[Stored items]
────
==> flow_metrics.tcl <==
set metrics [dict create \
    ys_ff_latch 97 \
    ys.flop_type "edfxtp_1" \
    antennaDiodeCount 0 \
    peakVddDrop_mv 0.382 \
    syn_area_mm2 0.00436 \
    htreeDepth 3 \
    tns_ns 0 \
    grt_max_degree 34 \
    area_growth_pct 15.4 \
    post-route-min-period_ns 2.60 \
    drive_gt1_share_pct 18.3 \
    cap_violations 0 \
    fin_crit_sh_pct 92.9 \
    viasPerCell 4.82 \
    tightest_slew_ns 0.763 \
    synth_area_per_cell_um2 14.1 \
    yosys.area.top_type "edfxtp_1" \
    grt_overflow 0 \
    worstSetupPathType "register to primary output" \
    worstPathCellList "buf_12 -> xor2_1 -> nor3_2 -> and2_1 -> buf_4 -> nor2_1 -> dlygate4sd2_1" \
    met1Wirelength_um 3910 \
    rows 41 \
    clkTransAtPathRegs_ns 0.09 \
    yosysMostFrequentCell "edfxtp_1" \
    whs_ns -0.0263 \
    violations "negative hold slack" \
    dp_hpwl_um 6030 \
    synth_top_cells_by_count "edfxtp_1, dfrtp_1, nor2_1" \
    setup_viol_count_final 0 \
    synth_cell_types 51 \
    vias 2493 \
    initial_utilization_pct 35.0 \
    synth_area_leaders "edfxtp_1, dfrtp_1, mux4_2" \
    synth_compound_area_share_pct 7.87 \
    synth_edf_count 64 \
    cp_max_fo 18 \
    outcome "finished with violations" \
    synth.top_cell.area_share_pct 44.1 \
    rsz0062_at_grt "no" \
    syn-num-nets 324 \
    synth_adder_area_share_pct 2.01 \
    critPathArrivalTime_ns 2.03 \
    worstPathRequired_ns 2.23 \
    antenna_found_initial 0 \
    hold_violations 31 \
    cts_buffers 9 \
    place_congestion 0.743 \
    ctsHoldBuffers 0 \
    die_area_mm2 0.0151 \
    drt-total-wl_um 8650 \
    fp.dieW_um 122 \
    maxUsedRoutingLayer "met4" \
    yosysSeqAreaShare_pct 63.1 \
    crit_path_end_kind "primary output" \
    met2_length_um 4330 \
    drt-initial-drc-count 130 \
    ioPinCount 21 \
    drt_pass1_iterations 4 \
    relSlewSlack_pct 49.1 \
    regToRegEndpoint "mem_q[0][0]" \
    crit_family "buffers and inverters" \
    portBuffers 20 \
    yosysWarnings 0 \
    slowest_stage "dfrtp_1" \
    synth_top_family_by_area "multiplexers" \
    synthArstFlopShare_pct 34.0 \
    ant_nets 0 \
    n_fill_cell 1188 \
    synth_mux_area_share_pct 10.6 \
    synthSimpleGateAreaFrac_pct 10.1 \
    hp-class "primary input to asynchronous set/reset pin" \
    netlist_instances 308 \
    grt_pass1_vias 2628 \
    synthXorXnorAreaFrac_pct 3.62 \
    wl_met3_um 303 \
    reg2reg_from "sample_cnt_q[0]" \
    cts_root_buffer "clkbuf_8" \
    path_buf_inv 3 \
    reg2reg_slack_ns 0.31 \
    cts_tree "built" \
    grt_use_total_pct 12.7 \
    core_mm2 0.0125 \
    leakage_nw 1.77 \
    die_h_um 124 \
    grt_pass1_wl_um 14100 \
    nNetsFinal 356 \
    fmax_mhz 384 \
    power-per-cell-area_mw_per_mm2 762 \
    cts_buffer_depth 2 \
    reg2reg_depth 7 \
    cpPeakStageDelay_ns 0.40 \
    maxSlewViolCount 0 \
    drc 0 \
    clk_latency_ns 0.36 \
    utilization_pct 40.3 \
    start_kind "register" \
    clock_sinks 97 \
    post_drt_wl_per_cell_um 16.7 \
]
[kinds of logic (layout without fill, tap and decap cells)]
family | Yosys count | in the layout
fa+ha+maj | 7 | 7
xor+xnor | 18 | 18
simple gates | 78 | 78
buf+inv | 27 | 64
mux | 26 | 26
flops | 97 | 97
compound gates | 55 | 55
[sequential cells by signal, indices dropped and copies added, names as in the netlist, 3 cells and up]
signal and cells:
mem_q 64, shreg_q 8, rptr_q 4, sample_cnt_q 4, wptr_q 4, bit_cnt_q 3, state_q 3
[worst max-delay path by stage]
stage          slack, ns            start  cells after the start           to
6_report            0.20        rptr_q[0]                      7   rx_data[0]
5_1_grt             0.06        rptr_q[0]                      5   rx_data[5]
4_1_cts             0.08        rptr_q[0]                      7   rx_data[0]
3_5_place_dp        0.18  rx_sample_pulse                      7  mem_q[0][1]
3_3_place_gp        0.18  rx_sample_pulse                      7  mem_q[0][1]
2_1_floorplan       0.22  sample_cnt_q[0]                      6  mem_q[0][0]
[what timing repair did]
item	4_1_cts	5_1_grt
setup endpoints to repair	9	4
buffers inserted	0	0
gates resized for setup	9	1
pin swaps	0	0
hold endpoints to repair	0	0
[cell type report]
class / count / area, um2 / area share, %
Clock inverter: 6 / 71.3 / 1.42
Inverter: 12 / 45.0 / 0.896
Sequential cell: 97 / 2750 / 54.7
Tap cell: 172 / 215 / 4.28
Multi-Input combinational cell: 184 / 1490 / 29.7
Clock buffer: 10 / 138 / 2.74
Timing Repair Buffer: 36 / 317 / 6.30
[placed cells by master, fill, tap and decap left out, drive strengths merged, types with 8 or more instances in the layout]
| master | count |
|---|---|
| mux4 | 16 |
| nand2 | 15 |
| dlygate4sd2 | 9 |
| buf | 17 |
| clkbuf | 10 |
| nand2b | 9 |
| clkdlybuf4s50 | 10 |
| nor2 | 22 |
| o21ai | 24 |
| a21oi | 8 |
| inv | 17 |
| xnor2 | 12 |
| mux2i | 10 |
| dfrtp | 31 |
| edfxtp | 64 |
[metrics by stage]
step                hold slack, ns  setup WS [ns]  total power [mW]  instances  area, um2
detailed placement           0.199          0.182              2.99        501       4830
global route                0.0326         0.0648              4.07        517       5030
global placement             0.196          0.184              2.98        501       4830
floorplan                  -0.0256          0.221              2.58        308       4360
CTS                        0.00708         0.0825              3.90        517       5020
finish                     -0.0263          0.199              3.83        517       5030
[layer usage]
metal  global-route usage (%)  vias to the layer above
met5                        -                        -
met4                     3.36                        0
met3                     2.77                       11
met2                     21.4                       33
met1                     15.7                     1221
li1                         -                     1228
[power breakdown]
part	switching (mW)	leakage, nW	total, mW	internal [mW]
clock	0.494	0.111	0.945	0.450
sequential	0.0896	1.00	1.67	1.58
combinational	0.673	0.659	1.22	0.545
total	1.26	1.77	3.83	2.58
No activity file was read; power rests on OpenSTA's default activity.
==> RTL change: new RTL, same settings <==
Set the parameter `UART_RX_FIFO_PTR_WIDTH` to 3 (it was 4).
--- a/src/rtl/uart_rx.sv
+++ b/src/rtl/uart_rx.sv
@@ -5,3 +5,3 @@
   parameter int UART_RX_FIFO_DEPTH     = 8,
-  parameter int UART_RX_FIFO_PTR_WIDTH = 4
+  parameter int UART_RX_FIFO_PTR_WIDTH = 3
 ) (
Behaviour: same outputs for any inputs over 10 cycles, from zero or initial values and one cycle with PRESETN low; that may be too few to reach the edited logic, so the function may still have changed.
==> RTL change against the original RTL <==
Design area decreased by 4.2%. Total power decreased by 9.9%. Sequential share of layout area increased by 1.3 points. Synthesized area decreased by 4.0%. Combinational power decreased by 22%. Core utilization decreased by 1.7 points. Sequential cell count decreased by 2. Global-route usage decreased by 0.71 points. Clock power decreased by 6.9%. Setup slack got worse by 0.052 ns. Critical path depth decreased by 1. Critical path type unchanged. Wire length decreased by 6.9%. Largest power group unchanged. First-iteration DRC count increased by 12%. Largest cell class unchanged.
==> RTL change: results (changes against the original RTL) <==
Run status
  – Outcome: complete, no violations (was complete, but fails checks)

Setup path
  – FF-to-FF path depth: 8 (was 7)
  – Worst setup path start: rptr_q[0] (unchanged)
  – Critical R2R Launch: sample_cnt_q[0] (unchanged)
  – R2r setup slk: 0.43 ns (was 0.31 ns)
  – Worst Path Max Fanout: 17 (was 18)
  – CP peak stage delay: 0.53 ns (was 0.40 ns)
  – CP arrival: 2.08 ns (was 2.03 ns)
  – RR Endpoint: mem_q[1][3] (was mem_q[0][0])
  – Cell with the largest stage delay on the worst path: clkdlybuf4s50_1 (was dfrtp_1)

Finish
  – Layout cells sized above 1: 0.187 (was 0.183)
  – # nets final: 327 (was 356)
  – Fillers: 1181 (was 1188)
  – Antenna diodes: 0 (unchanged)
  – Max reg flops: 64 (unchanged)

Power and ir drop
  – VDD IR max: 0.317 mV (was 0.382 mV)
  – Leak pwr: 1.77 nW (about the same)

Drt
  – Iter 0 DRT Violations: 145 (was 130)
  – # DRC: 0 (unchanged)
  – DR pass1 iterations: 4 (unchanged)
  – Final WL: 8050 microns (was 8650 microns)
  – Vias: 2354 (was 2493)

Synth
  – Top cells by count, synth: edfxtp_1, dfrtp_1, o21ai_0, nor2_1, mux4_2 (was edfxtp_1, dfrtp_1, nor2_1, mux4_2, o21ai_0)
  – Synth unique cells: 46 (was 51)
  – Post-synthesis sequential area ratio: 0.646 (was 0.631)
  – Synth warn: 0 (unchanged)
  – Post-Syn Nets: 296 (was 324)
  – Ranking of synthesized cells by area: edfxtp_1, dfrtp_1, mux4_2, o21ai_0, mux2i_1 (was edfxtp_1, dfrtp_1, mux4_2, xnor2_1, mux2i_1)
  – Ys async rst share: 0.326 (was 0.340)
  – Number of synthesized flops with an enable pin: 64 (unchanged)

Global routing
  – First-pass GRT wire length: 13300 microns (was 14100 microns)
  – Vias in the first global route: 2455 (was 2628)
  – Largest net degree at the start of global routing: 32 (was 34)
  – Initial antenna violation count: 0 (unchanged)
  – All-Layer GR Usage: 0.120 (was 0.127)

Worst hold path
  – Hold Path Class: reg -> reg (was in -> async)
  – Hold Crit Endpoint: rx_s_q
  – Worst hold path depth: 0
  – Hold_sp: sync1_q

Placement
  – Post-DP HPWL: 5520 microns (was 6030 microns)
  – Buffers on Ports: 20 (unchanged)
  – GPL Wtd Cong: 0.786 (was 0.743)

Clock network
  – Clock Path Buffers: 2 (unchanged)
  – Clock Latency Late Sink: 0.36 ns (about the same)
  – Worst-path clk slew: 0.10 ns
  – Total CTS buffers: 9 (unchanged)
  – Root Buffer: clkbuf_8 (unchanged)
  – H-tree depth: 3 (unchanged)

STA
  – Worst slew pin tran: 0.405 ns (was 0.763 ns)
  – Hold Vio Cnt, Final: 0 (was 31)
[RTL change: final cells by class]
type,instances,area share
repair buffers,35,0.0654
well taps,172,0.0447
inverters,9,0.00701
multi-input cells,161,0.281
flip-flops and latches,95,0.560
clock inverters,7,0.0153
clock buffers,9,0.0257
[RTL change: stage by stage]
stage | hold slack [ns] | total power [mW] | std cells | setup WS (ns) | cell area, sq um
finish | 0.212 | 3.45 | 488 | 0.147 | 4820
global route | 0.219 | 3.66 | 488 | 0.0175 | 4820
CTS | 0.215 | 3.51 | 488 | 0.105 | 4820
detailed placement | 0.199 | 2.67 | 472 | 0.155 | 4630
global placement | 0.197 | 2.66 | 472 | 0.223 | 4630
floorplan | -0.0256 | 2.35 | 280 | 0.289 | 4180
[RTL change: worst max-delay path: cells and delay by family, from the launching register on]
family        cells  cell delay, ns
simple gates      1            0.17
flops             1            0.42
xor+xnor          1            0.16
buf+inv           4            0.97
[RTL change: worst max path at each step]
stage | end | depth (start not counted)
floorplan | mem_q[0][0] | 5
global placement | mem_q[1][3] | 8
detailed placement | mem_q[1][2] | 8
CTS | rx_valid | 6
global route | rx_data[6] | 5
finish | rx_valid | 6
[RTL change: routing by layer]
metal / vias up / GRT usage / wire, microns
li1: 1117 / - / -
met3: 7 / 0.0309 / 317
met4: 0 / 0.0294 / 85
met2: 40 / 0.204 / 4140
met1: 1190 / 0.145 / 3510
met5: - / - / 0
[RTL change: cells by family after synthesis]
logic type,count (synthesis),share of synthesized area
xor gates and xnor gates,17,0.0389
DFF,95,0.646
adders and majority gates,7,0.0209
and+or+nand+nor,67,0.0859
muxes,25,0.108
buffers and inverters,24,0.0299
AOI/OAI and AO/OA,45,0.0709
────
### WHAT TO DO
Only one number is expected: the count of lines above that contain the string "parameter".

### EXERCISE SOLUTION
4